- **Task goal**
In the material below, some lines may hold the word "inputEntry"; state how many do, giving only the number.

- **Record set**
───

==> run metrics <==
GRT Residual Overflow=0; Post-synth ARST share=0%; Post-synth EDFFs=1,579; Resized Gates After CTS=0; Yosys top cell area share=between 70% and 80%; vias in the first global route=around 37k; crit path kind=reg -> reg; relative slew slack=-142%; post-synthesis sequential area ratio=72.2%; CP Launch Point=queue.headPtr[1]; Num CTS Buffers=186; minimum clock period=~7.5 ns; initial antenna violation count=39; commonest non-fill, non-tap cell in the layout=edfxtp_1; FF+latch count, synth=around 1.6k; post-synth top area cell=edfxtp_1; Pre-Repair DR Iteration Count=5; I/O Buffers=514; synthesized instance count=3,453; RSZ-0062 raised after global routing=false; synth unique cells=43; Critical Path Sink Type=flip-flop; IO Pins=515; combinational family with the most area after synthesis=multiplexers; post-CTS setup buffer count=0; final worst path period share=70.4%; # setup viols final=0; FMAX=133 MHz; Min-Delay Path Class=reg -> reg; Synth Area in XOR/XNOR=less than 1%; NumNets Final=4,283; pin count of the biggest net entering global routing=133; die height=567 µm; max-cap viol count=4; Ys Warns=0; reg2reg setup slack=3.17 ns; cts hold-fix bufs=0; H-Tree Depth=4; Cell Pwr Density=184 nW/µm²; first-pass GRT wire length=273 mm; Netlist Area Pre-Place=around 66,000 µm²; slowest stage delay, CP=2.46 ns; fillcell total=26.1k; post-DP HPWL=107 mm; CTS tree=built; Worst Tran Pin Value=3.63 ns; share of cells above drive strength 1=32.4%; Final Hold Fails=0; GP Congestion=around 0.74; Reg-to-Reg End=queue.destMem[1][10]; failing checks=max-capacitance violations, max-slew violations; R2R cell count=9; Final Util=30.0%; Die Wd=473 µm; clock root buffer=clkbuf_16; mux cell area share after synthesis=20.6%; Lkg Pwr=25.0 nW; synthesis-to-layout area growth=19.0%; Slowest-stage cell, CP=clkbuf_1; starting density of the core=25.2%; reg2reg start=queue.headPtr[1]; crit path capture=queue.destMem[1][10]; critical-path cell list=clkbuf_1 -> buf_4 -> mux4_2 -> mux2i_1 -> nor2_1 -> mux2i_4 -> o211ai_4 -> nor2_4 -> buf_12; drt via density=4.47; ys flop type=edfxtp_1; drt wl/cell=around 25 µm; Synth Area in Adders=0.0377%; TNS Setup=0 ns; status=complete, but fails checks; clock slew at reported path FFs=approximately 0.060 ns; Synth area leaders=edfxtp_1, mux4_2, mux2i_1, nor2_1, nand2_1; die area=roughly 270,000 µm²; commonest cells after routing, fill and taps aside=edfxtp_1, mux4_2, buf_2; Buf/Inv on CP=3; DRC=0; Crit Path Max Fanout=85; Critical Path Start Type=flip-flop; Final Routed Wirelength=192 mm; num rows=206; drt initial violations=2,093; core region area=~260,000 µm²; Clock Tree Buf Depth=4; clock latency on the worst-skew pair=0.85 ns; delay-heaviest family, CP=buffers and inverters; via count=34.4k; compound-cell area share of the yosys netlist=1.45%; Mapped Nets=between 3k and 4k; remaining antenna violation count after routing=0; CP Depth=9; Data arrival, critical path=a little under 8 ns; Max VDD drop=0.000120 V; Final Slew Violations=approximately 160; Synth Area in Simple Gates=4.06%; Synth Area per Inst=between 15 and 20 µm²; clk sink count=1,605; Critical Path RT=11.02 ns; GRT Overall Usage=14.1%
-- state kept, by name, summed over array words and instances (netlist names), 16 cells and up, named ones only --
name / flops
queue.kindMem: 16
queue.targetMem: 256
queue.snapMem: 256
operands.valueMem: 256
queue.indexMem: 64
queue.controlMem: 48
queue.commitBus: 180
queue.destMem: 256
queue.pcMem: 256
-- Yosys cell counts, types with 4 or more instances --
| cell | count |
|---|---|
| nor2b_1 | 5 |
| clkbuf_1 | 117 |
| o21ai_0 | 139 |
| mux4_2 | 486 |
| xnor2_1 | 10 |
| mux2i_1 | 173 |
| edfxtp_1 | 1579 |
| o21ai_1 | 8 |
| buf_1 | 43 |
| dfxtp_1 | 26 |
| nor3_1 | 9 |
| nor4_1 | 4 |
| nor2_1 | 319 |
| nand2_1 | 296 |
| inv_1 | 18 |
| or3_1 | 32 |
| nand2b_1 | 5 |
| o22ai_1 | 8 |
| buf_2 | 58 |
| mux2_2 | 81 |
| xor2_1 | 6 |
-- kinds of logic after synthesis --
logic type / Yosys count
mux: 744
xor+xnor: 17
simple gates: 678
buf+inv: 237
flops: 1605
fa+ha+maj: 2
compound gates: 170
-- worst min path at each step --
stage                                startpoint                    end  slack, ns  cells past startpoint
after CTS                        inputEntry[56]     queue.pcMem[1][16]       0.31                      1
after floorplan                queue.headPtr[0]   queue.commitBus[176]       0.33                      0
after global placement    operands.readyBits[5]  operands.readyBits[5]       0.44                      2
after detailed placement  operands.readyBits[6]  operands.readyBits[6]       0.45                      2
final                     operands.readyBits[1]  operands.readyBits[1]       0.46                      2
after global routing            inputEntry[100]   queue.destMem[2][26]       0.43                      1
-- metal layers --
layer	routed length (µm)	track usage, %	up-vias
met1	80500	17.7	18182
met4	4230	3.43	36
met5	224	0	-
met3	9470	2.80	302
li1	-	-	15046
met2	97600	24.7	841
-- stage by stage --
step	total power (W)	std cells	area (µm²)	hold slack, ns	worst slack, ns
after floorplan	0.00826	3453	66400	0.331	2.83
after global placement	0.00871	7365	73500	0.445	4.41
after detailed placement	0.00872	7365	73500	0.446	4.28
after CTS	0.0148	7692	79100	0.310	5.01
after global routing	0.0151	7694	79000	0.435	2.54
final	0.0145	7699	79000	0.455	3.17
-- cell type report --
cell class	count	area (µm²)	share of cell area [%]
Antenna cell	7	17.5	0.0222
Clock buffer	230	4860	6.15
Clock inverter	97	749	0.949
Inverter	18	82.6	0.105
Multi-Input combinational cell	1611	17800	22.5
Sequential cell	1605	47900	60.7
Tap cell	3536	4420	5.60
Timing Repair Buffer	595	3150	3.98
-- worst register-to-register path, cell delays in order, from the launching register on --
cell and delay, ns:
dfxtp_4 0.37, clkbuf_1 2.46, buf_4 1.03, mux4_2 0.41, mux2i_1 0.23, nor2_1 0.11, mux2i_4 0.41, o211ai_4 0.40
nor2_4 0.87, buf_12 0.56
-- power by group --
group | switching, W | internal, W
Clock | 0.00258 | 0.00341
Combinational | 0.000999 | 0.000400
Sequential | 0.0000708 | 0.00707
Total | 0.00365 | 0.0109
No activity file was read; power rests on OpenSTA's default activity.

───

- **Result of this task**
2